Il a été arrêté à deux reprises après l’invasion russe de l’Ukraine. La deuxième fois, il n’a pas été libéré. Son corps a été retrouvé dans l’un des charniers d’Izium.
Victoria Amelina, autrice ukrainienne et chercheuse sur les crimes de guerre, a accepté le Prix en son nom. Elle affirme : « La communauté littéraire ukrainienne est reconnaissante pour ce prix. Il est unique, significatif et émouvant pour nous, en partie parce que personne, parmi les centaines d’autres écrivains ukrainiens qui, comme Vakulenko, ont été assassinés tout au long de notre histoire nationale, n’a jamais reçu une telle distinction internationale à titre posthume. Je suis sûre que Volodymyr Vakulenko aimerait le leur dédier à eux aussi. »

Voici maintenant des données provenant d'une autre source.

===== config.mk =====
export PLATFORM = sky130hd
export DESIGN_NAME = if_id_queue
export DESIGN_NICKNAME = d
export VERILOG_FILES = /design/src/rtl/if_id_queue.sv
export SDC_FILE = /design/constraint.sdc
export NUM_CORES = 1
export LEC_CHECK = 0
export BUFFER_PORTS_ARGS = -buffer_cell sky130_fd_sc_hd__clkbuf_2
export CAP_MARGIN = 20
export CORE_MARGIN = 2
export CORE_UTILIZATION = 26
export DETAILED_ROUTE_END_ITERATION = 6
export GPL_TIMING_DRIVEN = 0
export PLACE_DENSITY = 0.55
export SYNTH_ARGS = -nofsm -noshare
export SYNTH_HDL_FRONTEND = slang
export SYNTH_SLANG_ARGS = --single-unit

===== constraint.sdc =====
create_clock -name clk -period 5.9 [get_ports clk]
set_clock_uncertainty 0.15 [all_clocks]
set_input_delay 1.18 -clock clk [delete_from_list [all_inputs] [get_ports clk]]
set_output_delay 1.18 -clock clk [all_outputs]
set_load 0.02 [all_outputs]

===== src/rtl/if_id_queue.sv =====
// -----------------------------------------------------------------------------
// if_id_queue
//
// Instruction queue between the Fetch and Decode stages of a 5-stage MIPS
// pipeline. Fetched {instr, pc} pairs are held in a small circular buffer and
// presented to Decode in strict FIFO order. Decode stalls are absorbed until
// the buffer is full, and then back-pressure is applied to Fetch's PC enable.
// A one-cycle flush discards everything for pipeline redirects.
//
// Parameters
//   DEPTH     number of entries (power of two, >= 2)
//   RESET_PC  pc_d value out of reset / after flush while nothing was popped
//
// Ports
//   clk      in   pipeline clock, rising edge
//   reset    in   asynchronous, active-low reset
//   instr_f  in   32-bit instruction from Fetch
//   pc_f     in   32-bit PC of instr_f
//   valid_f  in   instr_f/pc_f carry a real fetched word
//   ready_f  out  queue can accept a word (Fetch PC enable)
//   instr_d  out  head instruction to Decode (nop when empty)
//   pc_d     out  PC of head instruction (last popped PC when empty)
//   pc8_d    out  pc_d + 8, link address for jal/jalr
//   valid_d  out  head entry is valid
//   ready_d  in   Decode accepts the head this cycle
//   flush    in   discard all queued and incoming words
//   count    out  number of valid entries
// -----------------------------------------------------------------------------
module if_id_queue #(
  parameter int          DEPTH    = 2,
  parameter logic [31:0] RESET_PC = 32'h0000_3000
) (
  input  logic                         clk,
  input  logic                         reset,
  input  logic [31:0]                  instr_f,
  input  logic [31:0]                  pc_f,
  input  logic                         valid_f,
  output logic                         ready_f,
  output logic [31:0]                  instr_d,
  output logic [31:0]                  pc_d,
  output logic [31:0]                  pc8_d,
  output logic                         valid_d,
  input  logic                         ready_d,
  input  logic                         flush,
  output logic [$clog2(DEPTH+1)-1:0]   count
);

  localparam int PW = $clog2(DEPTH);
  localparam int CW = $clog2(DEPTH+1);

  logic [31:0]   mem_instr [DEPTH];
  logic [31:0]   mem_pc    [DEPTH];
  logic [PW-1:0] head;
  logic [PW-1:0] tail;
  logic [CW-1:0] cnt;
  logic [31:0]   held_pc;
  logic          push;
  logic          pop;

  // ready_f depends only on the registered count, so Decode's ready_d never
  // reaches Fetch combinationally; a pop frees space from the next cycle.
  assign ready_f = (cnt != CW'(DEPTH));
  assign valid_d = (cnt != '0);
  assign count   = cnt;

  assign push = valid_f && ready_f && !flush;
  assign pop  = valid_d && ready_d && !flush;

  assign instr_d = valid_d ? mem_instr[head] : 32'h0000_0000;
  assign pc_d    = valid_d ? mem_pc[head]    : held_pc;
  assign pc8_d   = pc_d + 32'd8;

  // Storage carries data only; its contents are meaningless until written,
  // so it is not reset.
  always_ff @(posedge clk) begin
    if (push) begin
      mem_instr[tail] <= instr_f;
      mem_pc[tail]    <= pc_f;
    end
  end

  // Pointers wrap naturally because DEPTH is a power of two.
  always_ff @(posedge clk or negedge reset) begin
    if (!reset) begin
      head    <= '0;
      tail    <= '0;
      cnt     <= '0;
      held_pc <= RESET_PC;
    end else if (flush) begin
      head    <= '0;
      tail    <= '0;
      cnt     <= '0;
      held_pc <= RESET_PC;
    end else begin
      if (push) begin
        tail <= tail + PW'(1);
      end
      if (pop) begin
        head    <= head + PW'(1);
        // Remember the departing PC so pc_d holds steady once the queue drains.
        held_pc <= mem_pc[head];
      end
      unique case ({push, pop})
        2'b10:   cnt <= cnt + CW'(1);
        2'b01:   cnt <= cnt - CW'(1);
        default: cnt <= cnt;
      endcase
    end
  end

endmodule


**Word-level counts from Yosys, hierarchy flattened**

Memory sizes are Yosys's and may differ from the RTL's.
Index checks and enable logic that the tools add are counted.

- Flip-flop bits (word level): 36
- Memory bits (writable): 128
- Input bits: 69
- Output and inout bits: 100
- Logic and storage cells: 35
- Memories kept: 2

Memory list:

| name | words | width | read ports | clocked after memory_dff | wr ports | line | text |
|---|---|---|---|---|---|---|---|
| mem_instr | 2 | 32 | 1 | 0 | 1 | 51 | `logic [31:0] mem_instr [DEPTH];` |
| mem_pc | 2 | 32 | 1 | 0 | 1 | 52 | `logic [31:0] mem_pc [DEPTH];` |

- Add/sub/neg operators: 5
- Eq/ne operators: 3
- Mux-type cells: 12
- Reduce and logical (&&, ||, !) cells: 9

Operator list:

| cell | number |
|---|---|
| $mux W32 | 4 |
| $add A32 B4 Y32 const B | 1 |
| $mux W1 | 6 |
| $reduce_bool A2 Y1 | 3 |
| $logic_and A1 B1 Y1 | 4 |
| $pmux W2 S2 | 1 |
| $reduce_bool A3 Y1 | 1 |
| $add A1 B1 Y1 const B | 2 |
| $add A2 B1 Y2 const B | 1 |
| $eq A2 B1 Y1 const B | 1 |
| $eq A2 B2 Y1 const B | 1 |
| $mux W2 | 1 |
| $ne A2 B2 Y1 const B | 1 |
| $sub A2 B1 Y2 const B | 1 |
| $logic_not A1 Y1 | 1 |

**Logic depth before layout (Yosys ltp)**

Gate-level depths: netlist of run 1.

- Depth after elaboration: 6
- Gate-level depth with buffers: 10
- Depth with buffers taken out: 8

**Worst setup path before layout of run 1**

OpenSTA, ideal clock, no wires.

- Path kind: in2reg
- Start: in flush
- End: mem mem_instr[1][0] (enable)
- Setup time: 0.578 ns
- Arrival: 6.067 ns
- Data required time: 5.172 ns
- Path slack: -0.895 ns
- Stages on the path: 2
- Path buffers: 1
- Cell sequence: clkbuf_1 nor3b_1

- Word-level cells in the longest chain between the ends: 4

RTL lines:

| what | line | text |
|---|---|---|
| from (decl) | 44 | `input logic flush,` |
| $logic_not A1 Y1 | 66 | `assign push = valid_f && ready_f && !flush;` |
| $logic_and A1 B1 Y1 | 66 |  |
| $mux W1 | 76 | `if (push) begin` |
| $mux W1 (implied by the code) | 77 | `mem_instr[tail] <= instr_f;` |
| to (decl) | 51 |  |

Every way passes these cells.

**Worst setup path after layout of run 1**

- Start: reg cnt[1], in the netlist count[1]
- End: out pc8_d[28]

- Word-level cells in the longest chain between the ends: 3

RTL lines:

| what | line | text |
|---|---|---|
| from (decl) | 55 | `logic [CW-1:0] cnt;` |
| from (signal assigned) | 104 | `2'b10: cnt <= cnt + CW'(1);` |
| from (signal assigned) | 105 | `2'b01: cnt <= cnt - CW'(1);` |
| from (signal assigned) | 106 | `default: cnt <= cnt;` |
| $reduce_bool A2 Y1 | 63 | `assign valid_d = (cnt != '0);` |
| $mux W32 | 70 | `assign pc_d = valid_d ? mem_pc[head] : held_pc;` |
| $add A32 B4 Y32 | 71 | `assign pc8_d = pc_d + 32'd8;` |
| to (decl) | 41 | `output logic [31:0] pc8_d,` |

Every way passes these cells.

==> summary.txt, run 1 <==
DR DRC count = 0
Row cnt = 60
Final cell area excluding filler cells = 9200 µm²
Mapped cell area = 7140 µm²
Worst ir drop on vdd = 0.165 mV
GRT busiest layer = met2
Post-DRT Antenna Nets = 0
Setup TNS Final = 0 ns
Area occupied by multi-input gates = 2170 µm²
Post-CTS Setup Repair Bufs = 0
Prevailing post-synth register cell = edfxtp_1
Die Footprint = 28800 µm²
Final slew viol count = 0
WL final = 18400 µm
GR Layer Usage met3 = 4.22%
Crit-path leading delay family = simple AND/OR/NAND/NOR gates
Met1 usage = 16.8%
Nets = 796
CP max-delay cell = nor4_2
Die Ht = 170 µm
Via Count = 4777
Min cycle time layout = 4.56 ns
Critical path class = flip-flop to output port
Peak Freq = 219 MHz
Layout fillers = 2708
Initial Util = 26.5%
CTS clk-pin slew, worst paths = 0.06 ns
Switching fraction of total power = 28.0%
Cells after Synth = 530
R2r setup slk = 2.90 ns
Reg area = 4750 µm²
PortBufs = 167
Pwr dens = 319 nW/µm²
Grt ovf = 0
Synth unique cells = 41
First-pass GRT wire length = 27500 µm
RSZ-0062 raised after global routing = no
Ratio of cells with drive above 1 in the final layout = 34.0%
IO Pins = 169
Vias in the first global route = 4704
H-tree depth = 4
Int Pwr = 0.00211 W
Max stage delay on crit path = 0.59 ns
Cell mode on critical path = nor4_2
Post-Syn Nets = 600
PostCTS Resize Cnt = 0
Syn Area/Cell = 13.5 µm²
Post-synth top area share = 53.8%
Worst Path Buf+Inv = 4
Startpoint types = flip-flop
Setup WS post-layout = 1.34 ns
Worst Tran Pin Value = 0.826 ns
Avg Vias per Cell = 4.41
CORE AREA = 27000 µm²
Final HPWL DP = 13500 µm
Cell chain of the critical path = buf_6, nor2_8, inv_4, buf_2, a21o_1, nor4_2, nand3_1, nor4_2, xor2_1, clkbuf_2
Clock power share = 36.7%
Dpl cells = 1047
Top cells by area, synth = edfxtp_1 (54%), dfrtp_1 (12%), mux2i_1 (9.1%)
Status = complete, no violations
Async S/R FF share, synth = 22.0%
Layout area overhead = 28.7%
Initial antenna violation count = 5
Routed wire per std cell = 17.0 µm
Finished Layout Cells = 1082
Slew headroom = 44.8%
Die W = 170 µm
Post-synth top cells = edfxtp_1 (128), mux2i_1 (65), nor2_1 (51)
Register share of total power = 45.0%
Final setup violation count = 0
Critical Path AT = 3.23 ns
Max-Cap Viols = 0
Met2 Track Usage GR = 20.2%
Psw = 0.000821 W
Post-DP Area = 8600 µm²
Total CTS buffers = 17
Largest net degree at the start of global routing = 37
Hold Vio Cnt, Final = 0
Comb power frac = 18.2%
Count leader, synth = edfxtp_1
Worst Setup End Kind = output port
GPL Wtd Cong = 0.728
Worst endpoint required time = 4.57 ns
Largest area contributor in the netlist = edfxtp_1
TritonCTS clock tree = done
Skew-Pair Late Insertion Delay = 0.41 ns
Tightest Hold Check Type = flip-flop to flip-flop
Crit-path max FO = 10
Ys Warns = 0
Root buffer cell = clkbuf_16
Fin crit share = 77.3%
Pre-CTS WS = 1.74 ns
Synthesized flop and latch total = 164
GRT Util Overall = 12.8%
Clock Tree Buf Depth = 2
Number of synthesized flops with an enable pin = 128
Pleak = 3.63 nW
Iteration-0 DRC count of the detailed router = 188
First-pass detailed-route iteration total = 4
Clk sink count = 164
Post-cts hold buffer count = 0
Post-synthesis sequential area ratio = 66.5%
per-layer routing:
metal / share of wire [%] / routed length, µm / vias up
li1: - / - / 2307
met1: 45 / 8250 / 2284
met5: 0.18 / 33 / -
met3: 8.1 / 1480 / 17
met4: 1.0 / 191 / 4
met2: 46 / 8430 / 165
cell type report:
| class | instances | area share, % |
|---|---|---|
| diodes | 2 | 0.0544 |
| plain buffers | 30 | 1.99 |
| clock buffers | 20 | 4.75 |
| clock inverters | 12 | 1.44 |
| inverters | 16 | 0.680 |
| multi-input cells | 320 | 23.6 |
| flip-flops and latches | 164 | 51.6 |
| well taps | 341 | 4.64 |
| repair buffers | 177 | 11.2 |
flip-flops by register name (all words and copies together) (netlist names):
signal and cells:
tail 1, mem_instr 64, mem_pc 64, head 1, count 2, held_pc 32
placed cells by master, fill, tap and decap left out, types with 2 or more instances in the layout:
cell type	count
nand4_4	2
dfstp_2	2
nand2b_1	2
edfxtp_1	128
buf_6	3
nand3_1	3
nor2b_1	2
a21oi_2	7
a21oi_1	17
clkinv_4	3
buf_16	3
buf_8	7
clkbuf_2	167
a21o_1	11
nor2_1	51
inv_1	15
nand2_1	42
dfrtp_1	34
bufinv_16	2
clkinv_1	2
xnor2_1	16
xor2_1	13
and4bb_2	2
and2_1	2
o21ai_0	31
clkinvlp_4	4
clkbuf_16	17
nand4_1	2
clkbuf_1	12
buf_2	8
diode_2	2
buf_4	6
nor3_1	29
nor4_2	8
and3_1	3
mux2i_1	65
buf_1	2
final timing paths:
path,start,endpoint,depth (start not counted)
worst min-delay path,held_pc[30],held_pc[30],2
min in group asynchronous,reset,held_pc[6],1
max in group asynchronous,reset,held_pc[13],2
worst min register to register,held_pc[30],held_pc[30],2
worst max-delay path,count[1],pc8_d[28],10
worst max register to register,count[0],mem_instr[1][4],8
logic make-up (layout without fill, tap and decap cells):
family | after synthesis | count (layout) | share of synthesized area (%)
compound gates | 68 | 68 | 5.57
xor+xnor | 29 | 29 | 3.56
fa+ha+maj | 1 | 1 | 0.175
buf+inv | 46 | 255 | 3.43
flops | 164 | 164 | 66.5
mux | 65 | 65 | 9.11
other cells | 0 | 2 | 0
simple gates | 157 | 157 | 11.7
worst register-to-register path, cell delays in order, from the launching register on:
cell and delay, ns:
dfrtp_1 0.47, buf_6 0.19, buf_2 0.24, nand2b_1 0.18, nand2_1 0.16, nor3b_4 0.73, buf_8 0.24, buf_8 0.17
buf_8 0.18
per-stage QoR:
stage               total power, W  util, %  hold WS, ns
floorplan                  0.00168        -        0.295
global placement           0.00187     31.2        0.308
detailed placement         0.00189     31.9        0.315
CTS                        0.00296     34.0        0.330
global route               0.00306     34.1        0.354
finish                     0.00293     34.1        0.331
power by group through the flow:
| stage | Clock [W] | Combinational [W] | Sequential, W |
|---|---|---|---|
| CTS | 0.00110 | 0.000543 | 0.00132 |
| global route | 0.00115 | 0.000581 | 0.00132 |
| finish | 0.00108 | 0.000534 | 0.00132 |
| floorplan | 0 | 0.000334 | 0.00134 |
| global placement | 0 | 0.000523 | 0.00135 |
| detailed placement | 0 | 0.000541 | 0.00134 |
No activity file was read; power rests on OpenSTA's default activity.
==> run 2, diff against run 1 <==
clock period = 4 ns   (was 5.9 ns; I/O delays follow)
==> run 2 against run 1 <==
Combinational power increased by 56%. Final cell count increased by 0.74%. Count of clock-buffer cells in the layout decreased by 2. Routed wire length increased by 1.8%. Sequential power increased by 48%. Total power increased by 53%. Worst setup slack got worse by 1.2 ns. Sequential share of layout area decreased by 1.8 points. Largest power group unchanged.
==> summary.txt, run 2 (synthesis gave the netlist of run 1 again) <==
Final slew viol count = 0 (unchanged)
Post-DP Area = 8620 µm² (was 8600 µm²)
PortBufs = 167 (unchanged)
Root buffer cell = clkbuf_16 (unchanged)
Pwr dens = 471 nW/µm² (was 319 nW/µm²)
Tightest Hold Check Type = primary input to asynchronous set/reset pin (was flip-flop to flip-flop)
First-pass GRT wire length = 27800 µm (was 27500 µm)
WL final = 18700 µm (was 18400 µm)
Biggest registers after layout = mem_instr (64), mem_pc (64), held_pc (32) (unchanged)
Worst ir drop on vdd = 0.287 mV (was 0.165 mV)
Ratio of cells with drive above 1 in the final layout = 37.0% (was 34.0%)
Critical Path AT = 2.88 ns (was 3.23 ns)
Layout area overhead = 33.4% (was 28.7%)
Commonest cells after routing, fill and taps aside = clkbuf_2 (165), edfxtp_1 (128), mux2i_1 (65) (was clkbuf_2 (167), edfxtp_1 (128), mux2i_1 (65))
Fin crit share = 95.9%
Vias in the first global route = 4787 (was 4704)
Skew-Pair Late Insertion Delay = 0.42 ns (was 0.41 ns)
Post-layout util = 35.4% (was 34.1%)
Hold Vio Cnt, Final = 0 (unchanged)
Iteration-0 DRC count of the detailed router = 235 (was 188)
Clock Tree Buf Depth = 2 (unchanged)
Int Pwr = 0.00322 W (was 0.00211 W)
RSZ-0062 raised after global routing = no (unchanged)
Final cell area excluding filler cells = 9530 µm² (was 9200 µm²)
Nets = 805 (was 796)
Avg Vias per Cell = 4.41 (about the same)
H-tree depth = 4 (unchanged)
Final setup violation count = 0 (unchanged)
GRT Util Overall = 13.0% (was 12.8%)
Die Ht = 170 µm (unchanged)
Worst endpoint required time = 3.05 ns (was 4.57 ns)
Row cnt = 60 (unchanged)
Post-cts hold buffer count = 0 (unchanged)
Clock power share = 38.1% (was 36.7%)
Die Footprint = 28800 µm² (unchanged)
Worst Tran Pin Value = 0.949 ns (was 0.826 ns)
Switching fraction of total power = 28.3% (was 28.0%)
Layout fillers = 2653 (was 2708)
Largest net degree at the start of global routing = 37 (unchanged)
Max-Cap Viols = 0 (unchanged)
Crit-path max FO = 10 (unchanged)
Worst Setup End Kind = output port (unchanged)
Initial antenna violation count = 4 (was 5)
CTS clk-pin slew, worst paths = 0.06 ns (about the same)
Commonest non-fill, non-tap cell in the layout = clkbuf_2 (unchanged)
Final HPWL DP = 13300 µm (was 13500 µm)
GPL Wtd Cong = 0.711 (was 0.728)
Post-DRT Antenna Nets = 0 (unchanged)
Hold WS = 0.218 ns (was 0.331 ns)
Register share of total power = 43.4% (was 45.0%)
Total CTS buffers = 17 (unchanged)
Initial Util = 26.5% (unchanged)
Die W = 170 µm (unchanged)
Psw = 0.00127 W (was 0.000821 W)
Slew headroom = 36.7% (was 44.8%)
Peak Freq = 261 MHz
First-pass detailed-route iteration total = 4 (unchanged)
TritonCTS clock tree = done (unchanged)
Status = complete, no violations (unchanged)
Grt ovf = 0 (unchanged)
Clk sink count = 164 (unchanged)
Startpoint types = flip-flop (unchanged)
DR DRC count = 0 (unchanged)
CORE AREA = 27000 µm² (unchanged)
Min cycle time layout = 3.83 ns
Pleak = 3.79 nW (was 3.63 nW)
Comb power frac = 18.6% (was 18.2%)
IO Pins = 169 (unchanged)
Via Count = 4809 (was 4777)
Critical path class = flip-flop to output port (unchanged)
Routed wire per std cell = 17.2 µm (was 17.0 µm)
## run 2: metrics by stage
step	setup WS [ns]	power (W)	setup TNS, ns	instances
2_1_floorplan	0.306	0.00248	0	530
3_3_place_gp	-0.707	0.00276	-74.68	1038
3_5_place_dp	0.206	0.00278	0	1046
4_1_cts	0.00750	0.00452	0	1082
5_1_grt	0.00887	0.00469	0	1089
6_report	0.166	0.00449	0	1090
## run 2: power by group through the flow
| stage | clock network, W | registers [W] | logic, W |
|---|---|---|---|
| after floorplan | 0 | 0.00198 | 0.000494 |
| after global placement | 0 | 0.00198 | 0.000772 |
| after detailed placement | 0 | 0.00198 | 0.000800 |
| after CTS | 0.00176 | 0.00195 | 0.000813 |
| after global routing | 0.00183 | 0.00195 | 0.000908 |
| final | 0.00171 | 0.00195 | 0.000834 |
## run 2: path summary, 6_finish.rpt
path / start / to / slack [ns] / cells past startpoint
max in group asynchronous: reset / held_pc[14] / 2.98 / 2
worst min register to register: held_pc[31] / held_pc[31] / 0.33 / 2
worst max register to register: count[0] / mem_instr[0][26] / 0.78 / 9
worst max-delay path: count[1] / pc8_d[30] / 0.17 / 11
min in group clk: held_pc[31] / held_pc[31] / 0.33 / 2
worst min-delay path: reset / held_pc[6] / 0.22 / 1
## run 2: worst max-delay path, stage by stage (launching register included)
cell      delay [ns]
dfrtp_1         0.36
buf_6           0.17
nor2_8          0.04
inv_4           0.13
buf_6           0.19
buf_2           0.29
nor2_1          0.07
a21oi_1         0.35
nand4_1         0.24
nor3_1          0.27
xnor2_1         0.15
clkbuf_2        0.19
## run 2: area by class of cell
type / instances / area, µm² / share of cell area, %
Tap cell: 341 / 427 / 4.48
Buffer: 30 / 190 / 2.00
Inverter: 16 / 62.6 / 0.657
Multi-Input combinational cell: 321 / 2340 / 24.5
Timing Repair Buffer: 185 / 1130 / 11.9
Clock buffer: 18 / 429 / 4.50
Sequential cell: 164 / 4750 / 49.8
Antenna cell: 1 / 2.50 / 0.0263
Clock inverter: 14 / 198 / 2.07
## run 2: per-layer routing
layer | global-route usage, % | share of wire (%)
met1 | 16.7 | 44
met2 | 21.3 | 47
met4 | 2.90 | 0.76
met3 | 4.20 | 8.0
met5 | 0 | 0.21
## run 2: repair_timing
item | in CTS | in global routing
buffers inserted | 4 | 5
pin swaps | 3 | 6
gates resized for setup | 7 | 28
gates cloned | 0 | 1
endpoints found under the hold margin | 0 | 0
setup endpoints to repair | 12 | 14
==> run 3, diff against run 2 <==
BUFFER_PORTS_ARGS = default   (was -buffer_cell sky130_fd_sc_hd__clkbuf_2)
DONT_BUFFER_PORTS = 1   (was default)
PLACE_DENSITY = 0.5   (was 0.55)
==> run 3 against run 2 <==
Utilization decreased by 2.3 points. Worst hold slack got worse by 0.14 ns. Clock power decreased by 12%. Critical path type unchanged. Global-route usage decreased by 0.28 points. Largest cell class unchanged.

L’engagement de Mazin Lateef en faveur de la communauté littéraire et de la liberté d’expression en Irak devrait être une source d’inspiration pour nous tous. Nous demandons à ceux qui l’ont enlevé de le ramener sain et sauf.
Volodymyr Vakulenko est un symbole de l’horrible destruction culturelle perpétrée par l’armée russe en Ukraine. Puissions-nous le garder en mémoire et célébrer les histoires et les poèmes qu’il nous a laissés avant d’être emporté trop tôt.
- Kristenn Einarsson, président de la commission de la liberté de publication de l’IPA
Le lauréat ou la lauréate reçoit la somme de 10.000 francs suisses, soit 10.000 € environ.
En 2022, l’IPA avait salué la maison d’édition thaïlandaise Fah Deaw Kan, ou Same Sky Books. Elle publie des revues universitaires ainsi que des ouvrages de sciences sociales et politiques. Elle s'est distinguée pour avoir critiqué le régime en place et dénoncé les manquements aux droits humains.